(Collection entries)
────────────────────

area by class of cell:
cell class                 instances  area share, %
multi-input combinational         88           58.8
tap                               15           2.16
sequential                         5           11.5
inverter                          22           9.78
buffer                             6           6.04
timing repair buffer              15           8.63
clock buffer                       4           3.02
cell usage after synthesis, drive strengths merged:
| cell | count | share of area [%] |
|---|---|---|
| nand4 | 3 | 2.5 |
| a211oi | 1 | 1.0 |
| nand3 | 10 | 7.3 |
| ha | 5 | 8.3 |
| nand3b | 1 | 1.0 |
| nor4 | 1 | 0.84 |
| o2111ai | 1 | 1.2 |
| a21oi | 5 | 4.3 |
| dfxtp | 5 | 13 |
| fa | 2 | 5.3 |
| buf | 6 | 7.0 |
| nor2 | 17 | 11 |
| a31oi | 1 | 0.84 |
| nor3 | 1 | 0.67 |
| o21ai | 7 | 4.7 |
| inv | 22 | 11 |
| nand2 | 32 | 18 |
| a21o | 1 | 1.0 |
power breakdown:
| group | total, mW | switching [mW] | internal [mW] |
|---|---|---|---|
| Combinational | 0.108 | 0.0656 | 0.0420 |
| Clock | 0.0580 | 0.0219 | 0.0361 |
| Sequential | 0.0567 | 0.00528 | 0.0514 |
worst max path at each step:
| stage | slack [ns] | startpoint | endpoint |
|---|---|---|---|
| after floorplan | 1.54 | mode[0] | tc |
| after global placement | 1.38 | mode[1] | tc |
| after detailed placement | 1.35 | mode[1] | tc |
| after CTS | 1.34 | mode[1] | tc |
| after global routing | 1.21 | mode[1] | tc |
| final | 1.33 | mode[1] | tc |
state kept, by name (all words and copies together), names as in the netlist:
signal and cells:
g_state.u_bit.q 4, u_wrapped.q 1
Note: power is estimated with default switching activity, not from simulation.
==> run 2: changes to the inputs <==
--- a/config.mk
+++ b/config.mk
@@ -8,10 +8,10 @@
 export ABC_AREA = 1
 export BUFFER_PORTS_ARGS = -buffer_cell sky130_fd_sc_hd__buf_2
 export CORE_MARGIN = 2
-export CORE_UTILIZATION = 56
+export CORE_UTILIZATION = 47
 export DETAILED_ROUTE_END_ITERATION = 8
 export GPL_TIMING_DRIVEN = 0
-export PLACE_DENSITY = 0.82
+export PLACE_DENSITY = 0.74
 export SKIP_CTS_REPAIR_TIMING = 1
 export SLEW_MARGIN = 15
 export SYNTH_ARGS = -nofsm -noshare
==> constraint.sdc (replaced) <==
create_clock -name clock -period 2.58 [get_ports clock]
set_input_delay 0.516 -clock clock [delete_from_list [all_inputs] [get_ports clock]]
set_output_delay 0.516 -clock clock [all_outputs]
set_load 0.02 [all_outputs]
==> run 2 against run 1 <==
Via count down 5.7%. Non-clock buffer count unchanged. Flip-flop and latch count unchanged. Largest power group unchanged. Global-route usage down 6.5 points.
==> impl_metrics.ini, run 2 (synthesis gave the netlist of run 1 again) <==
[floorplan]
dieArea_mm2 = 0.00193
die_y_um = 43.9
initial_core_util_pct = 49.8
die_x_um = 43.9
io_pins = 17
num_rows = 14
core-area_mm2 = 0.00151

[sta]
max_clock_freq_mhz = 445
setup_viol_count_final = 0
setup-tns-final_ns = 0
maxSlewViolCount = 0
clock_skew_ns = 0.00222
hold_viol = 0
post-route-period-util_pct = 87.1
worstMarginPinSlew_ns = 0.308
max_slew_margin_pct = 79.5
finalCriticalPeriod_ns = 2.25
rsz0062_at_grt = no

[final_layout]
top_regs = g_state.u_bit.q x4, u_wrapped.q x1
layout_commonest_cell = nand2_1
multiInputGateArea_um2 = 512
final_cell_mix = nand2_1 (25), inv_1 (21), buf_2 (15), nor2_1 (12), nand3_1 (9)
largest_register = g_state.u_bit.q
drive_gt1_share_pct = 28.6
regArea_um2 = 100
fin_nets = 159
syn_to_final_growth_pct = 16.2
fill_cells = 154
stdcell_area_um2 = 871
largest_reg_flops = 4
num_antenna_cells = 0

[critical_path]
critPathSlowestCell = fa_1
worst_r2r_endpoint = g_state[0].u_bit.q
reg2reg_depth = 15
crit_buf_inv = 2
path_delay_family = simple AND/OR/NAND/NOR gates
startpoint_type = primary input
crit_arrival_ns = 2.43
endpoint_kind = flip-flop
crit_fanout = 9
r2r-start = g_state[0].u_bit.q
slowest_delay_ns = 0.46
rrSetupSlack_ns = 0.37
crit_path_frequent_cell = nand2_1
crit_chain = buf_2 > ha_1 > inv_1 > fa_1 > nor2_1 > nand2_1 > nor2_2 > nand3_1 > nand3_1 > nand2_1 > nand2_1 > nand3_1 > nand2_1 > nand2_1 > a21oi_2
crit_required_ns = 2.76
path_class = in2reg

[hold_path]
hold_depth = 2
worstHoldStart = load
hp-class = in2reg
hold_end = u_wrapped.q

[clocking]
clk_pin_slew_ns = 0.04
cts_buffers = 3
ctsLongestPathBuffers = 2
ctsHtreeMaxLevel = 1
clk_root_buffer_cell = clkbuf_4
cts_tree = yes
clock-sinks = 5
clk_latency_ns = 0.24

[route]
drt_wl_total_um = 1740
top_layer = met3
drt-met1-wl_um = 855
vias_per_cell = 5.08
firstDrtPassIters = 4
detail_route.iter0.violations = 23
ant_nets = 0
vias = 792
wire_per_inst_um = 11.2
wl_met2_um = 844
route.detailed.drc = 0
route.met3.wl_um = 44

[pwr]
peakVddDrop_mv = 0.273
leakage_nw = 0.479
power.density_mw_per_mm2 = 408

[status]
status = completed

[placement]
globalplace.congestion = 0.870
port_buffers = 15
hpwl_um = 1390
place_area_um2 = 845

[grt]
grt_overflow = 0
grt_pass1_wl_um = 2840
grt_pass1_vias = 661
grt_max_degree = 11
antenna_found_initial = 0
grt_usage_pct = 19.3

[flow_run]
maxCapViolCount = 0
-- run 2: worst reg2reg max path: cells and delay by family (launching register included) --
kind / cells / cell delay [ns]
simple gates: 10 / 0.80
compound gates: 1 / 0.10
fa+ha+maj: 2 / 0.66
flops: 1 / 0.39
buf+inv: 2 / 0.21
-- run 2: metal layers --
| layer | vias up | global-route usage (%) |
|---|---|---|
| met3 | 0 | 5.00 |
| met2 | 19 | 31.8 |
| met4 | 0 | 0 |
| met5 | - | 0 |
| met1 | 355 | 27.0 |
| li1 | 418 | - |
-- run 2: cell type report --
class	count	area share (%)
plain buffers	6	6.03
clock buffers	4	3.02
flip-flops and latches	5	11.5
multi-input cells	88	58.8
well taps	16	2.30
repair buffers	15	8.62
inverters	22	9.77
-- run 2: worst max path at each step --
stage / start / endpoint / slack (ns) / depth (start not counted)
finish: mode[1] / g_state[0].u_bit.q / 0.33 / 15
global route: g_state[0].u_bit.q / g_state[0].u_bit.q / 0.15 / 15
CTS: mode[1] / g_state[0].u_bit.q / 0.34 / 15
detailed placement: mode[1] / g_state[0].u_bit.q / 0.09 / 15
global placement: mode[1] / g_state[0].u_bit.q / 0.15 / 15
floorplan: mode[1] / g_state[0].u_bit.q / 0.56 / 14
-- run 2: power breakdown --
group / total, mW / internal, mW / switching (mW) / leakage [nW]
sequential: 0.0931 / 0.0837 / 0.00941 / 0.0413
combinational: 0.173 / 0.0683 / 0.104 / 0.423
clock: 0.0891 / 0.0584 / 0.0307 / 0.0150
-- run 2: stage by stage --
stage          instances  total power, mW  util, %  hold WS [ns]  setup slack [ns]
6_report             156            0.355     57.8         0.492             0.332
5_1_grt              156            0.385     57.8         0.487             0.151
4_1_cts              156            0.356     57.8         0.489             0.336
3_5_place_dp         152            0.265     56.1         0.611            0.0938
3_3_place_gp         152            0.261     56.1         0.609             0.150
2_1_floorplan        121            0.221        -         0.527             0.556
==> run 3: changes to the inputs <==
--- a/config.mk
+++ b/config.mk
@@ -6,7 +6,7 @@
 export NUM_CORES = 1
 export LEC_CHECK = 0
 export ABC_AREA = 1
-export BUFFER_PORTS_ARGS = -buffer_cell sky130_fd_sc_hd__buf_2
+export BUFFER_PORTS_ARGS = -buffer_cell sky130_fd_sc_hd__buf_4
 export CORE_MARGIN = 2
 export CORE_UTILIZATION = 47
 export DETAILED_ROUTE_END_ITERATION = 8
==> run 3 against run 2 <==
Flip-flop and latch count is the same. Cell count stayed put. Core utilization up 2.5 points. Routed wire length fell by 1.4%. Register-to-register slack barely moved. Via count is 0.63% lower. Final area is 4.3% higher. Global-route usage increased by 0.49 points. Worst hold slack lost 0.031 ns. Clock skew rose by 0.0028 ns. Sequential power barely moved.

────────────────────

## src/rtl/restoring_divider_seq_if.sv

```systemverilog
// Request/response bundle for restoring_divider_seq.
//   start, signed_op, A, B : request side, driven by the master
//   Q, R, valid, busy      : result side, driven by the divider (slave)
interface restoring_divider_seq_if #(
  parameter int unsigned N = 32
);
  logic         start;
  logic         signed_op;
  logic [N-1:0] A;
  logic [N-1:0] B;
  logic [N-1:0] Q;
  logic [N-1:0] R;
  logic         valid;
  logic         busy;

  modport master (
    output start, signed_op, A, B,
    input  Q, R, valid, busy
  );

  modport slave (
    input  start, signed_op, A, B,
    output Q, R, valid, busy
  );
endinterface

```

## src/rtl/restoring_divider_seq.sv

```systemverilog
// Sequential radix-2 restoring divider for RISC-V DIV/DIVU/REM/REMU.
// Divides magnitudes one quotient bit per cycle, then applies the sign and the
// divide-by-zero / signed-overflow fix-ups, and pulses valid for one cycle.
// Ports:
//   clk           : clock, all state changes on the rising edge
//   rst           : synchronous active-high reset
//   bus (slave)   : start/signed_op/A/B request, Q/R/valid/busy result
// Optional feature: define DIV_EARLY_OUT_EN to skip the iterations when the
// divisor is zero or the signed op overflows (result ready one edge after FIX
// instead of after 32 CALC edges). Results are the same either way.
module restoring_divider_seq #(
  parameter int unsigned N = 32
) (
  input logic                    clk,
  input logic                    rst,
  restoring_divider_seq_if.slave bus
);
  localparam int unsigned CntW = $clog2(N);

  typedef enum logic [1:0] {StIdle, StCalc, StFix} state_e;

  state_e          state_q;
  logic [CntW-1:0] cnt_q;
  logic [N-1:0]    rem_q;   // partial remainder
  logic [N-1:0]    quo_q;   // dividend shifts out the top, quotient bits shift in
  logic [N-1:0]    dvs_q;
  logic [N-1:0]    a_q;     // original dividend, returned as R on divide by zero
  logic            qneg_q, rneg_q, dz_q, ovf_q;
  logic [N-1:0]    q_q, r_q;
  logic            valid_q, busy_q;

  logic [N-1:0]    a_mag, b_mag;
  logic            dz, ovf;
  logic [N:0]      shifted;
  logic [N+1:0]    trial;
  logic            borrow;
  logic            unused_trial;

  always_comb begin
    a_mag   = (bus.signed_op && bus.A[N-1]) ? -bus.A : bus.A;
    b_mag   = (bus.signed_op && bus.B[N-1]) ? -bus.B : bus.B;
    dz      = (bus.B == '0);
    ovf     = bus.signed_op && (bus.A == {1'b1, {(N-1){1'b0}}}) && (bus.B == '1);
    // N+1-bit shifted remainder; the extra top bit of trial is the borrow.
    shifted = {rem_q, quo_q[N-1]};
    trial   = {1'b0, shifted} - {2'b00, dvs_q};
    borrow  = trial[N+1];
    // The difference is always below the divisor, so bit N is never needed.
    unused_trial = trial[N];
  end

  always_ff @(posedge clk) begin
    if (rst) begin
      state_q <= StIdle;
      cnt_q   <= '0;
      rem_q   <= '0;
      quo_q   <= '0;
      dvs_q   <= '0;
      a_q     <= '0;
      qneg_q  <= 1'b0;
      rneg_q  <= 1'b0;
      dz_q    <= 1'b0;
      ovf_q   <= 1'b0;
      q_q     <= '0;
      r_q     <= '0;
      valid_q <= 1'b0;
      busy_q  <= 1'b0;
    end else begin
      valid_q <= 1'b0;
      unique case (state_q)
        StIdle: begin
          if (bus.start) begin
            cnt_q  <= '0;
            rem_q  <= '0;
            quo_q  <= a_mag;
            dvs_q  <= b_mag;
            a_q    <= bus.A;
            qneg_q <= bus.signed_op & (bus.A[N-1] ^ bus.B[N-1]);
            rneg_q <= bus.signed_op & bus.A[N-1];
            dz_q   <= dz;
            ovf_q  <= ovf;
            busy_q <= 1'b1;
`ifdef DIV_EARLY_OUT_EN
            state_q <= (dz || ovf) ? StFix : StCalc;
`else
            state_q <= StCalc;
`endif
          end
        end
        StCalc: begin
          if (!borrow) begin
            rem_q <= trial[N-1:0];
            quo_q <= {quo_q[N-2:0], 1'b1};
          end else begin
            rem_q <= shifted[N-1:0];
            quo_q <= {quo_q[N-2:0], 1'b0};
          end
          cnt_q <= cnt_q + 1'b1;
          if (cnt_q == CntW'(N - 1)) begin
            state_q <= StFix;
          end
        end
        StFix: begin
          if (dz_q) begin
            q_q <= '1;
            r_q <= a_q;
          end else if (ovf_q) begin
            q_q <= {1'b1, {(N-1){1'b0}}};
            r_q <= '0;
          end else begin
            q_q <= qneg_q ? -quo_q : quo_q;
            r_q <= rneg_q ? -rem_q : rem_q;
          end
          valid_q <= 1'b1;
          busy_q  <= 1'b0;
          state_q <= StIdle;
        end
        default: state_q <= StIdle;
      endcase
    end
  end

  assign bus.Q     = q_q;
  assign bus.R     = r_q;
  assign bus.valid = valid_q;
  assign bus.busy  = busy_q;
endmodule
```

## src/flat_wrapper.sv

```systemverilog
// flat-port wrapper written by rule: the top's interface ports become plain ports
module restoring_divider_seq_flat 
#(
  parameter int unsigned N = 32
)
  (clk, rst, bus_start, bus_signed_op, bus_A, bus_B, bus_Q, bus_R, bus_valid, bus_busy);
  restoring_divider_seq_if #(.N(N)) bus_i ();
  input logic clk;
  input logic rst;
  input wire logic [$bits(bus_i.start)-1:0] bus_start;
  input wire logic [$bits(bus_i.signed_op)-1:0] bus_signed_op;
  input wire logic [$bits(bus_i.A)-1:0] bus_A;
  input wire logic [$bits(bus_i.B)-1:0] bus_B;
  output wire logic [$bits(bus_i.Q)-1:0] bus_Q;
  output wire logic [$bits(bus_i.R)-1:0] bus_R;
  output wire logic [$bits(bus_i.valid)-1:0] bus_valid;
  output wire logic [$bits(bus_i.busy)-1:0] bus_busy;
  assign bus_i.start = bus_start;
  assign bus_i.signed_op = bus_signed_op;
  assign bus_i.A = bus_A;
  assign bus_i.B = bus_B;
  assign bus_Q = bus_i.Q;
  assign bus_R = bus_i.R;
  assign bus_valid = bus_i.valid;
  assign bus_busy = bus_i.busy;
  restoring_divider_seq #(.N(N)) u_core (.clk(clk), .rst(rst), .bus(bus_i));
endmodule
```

────────────────────

PROBLEM STATEMENT: Only the lines above starting at the line that holds "global placement: mode[1]" and ending at the line that holds "Flip-flop and latch count is" are to be repeated, exactly and in full.

REPLY TO THE EXERCISE:
global placement: mode[1] / g_state[0].u_bit.q / 0.15 / 15
floorplan: mode[1] / g_state[0].u_bit.q / 0.56 / 14
-- run 2: power breakdown --
group / total, mW / internal, mW / switching (mW) / leakage [nW]
sequential: 0.0931 / 0.0837 / 0.00941 / 0.0413
combinational: 0.173 / 0.0683 / 0.104 / 0.423
clock: 0.0891 / 0.0584 / 0.0307 / 0.0150
-- run 2: stage by stage --
stage          instances  total power, mW  util, %  hold WS [ns]  setup slack [ns]
6_report             156            0.355     57.8         0.492             0.332
5_1_grt              156            0.385     57.8         0.487             0.151
4_1_cts              156            0.356     57.8         0.489             0.336
3_5_place_dp         152            0.265     56.1         0.611            0.0938
3_3_place_gp         152            0.261     56.1         0.609             0.150
2_1_floorplan        121            0.221        -         0.527             0.556
==> run 3: changes to the inputs <==
--- a/config.mk
+++ b/config.mk
@@ -6,7 +6,7 @@
 export NUM_CORES = 1
 export LEC_CHECK = 0
 export ABC_AREA = 1
-export BUFFER_PORTS_ARGS = -buffer_cell sky130_fd_sc_hd__buf_2
+export BUFFER_PORTS_ARGS = -buffer_cell sky130_fd_sc_hd__buf_4
 export CORE_MARGIN = 2
 export CORE_UTILIZATION = 47
 export DETAILED_ROUTE_END_ITERATION = 8
==> run 3 against run 2 <==
Flip-flop and latch count is the same. Cell count stayed put. Core utilization up 2.5 points. Routed wire length fell by 1.4%. Register-to-register slack barely moved. Via count is 0.63% lower. Final area is 4.3% higher. Global-route usage increased by 0.49 points. Worst hold slack lost 0.031 ns. Clock skew rose by 0.0028 ns. Sequential power barely moved.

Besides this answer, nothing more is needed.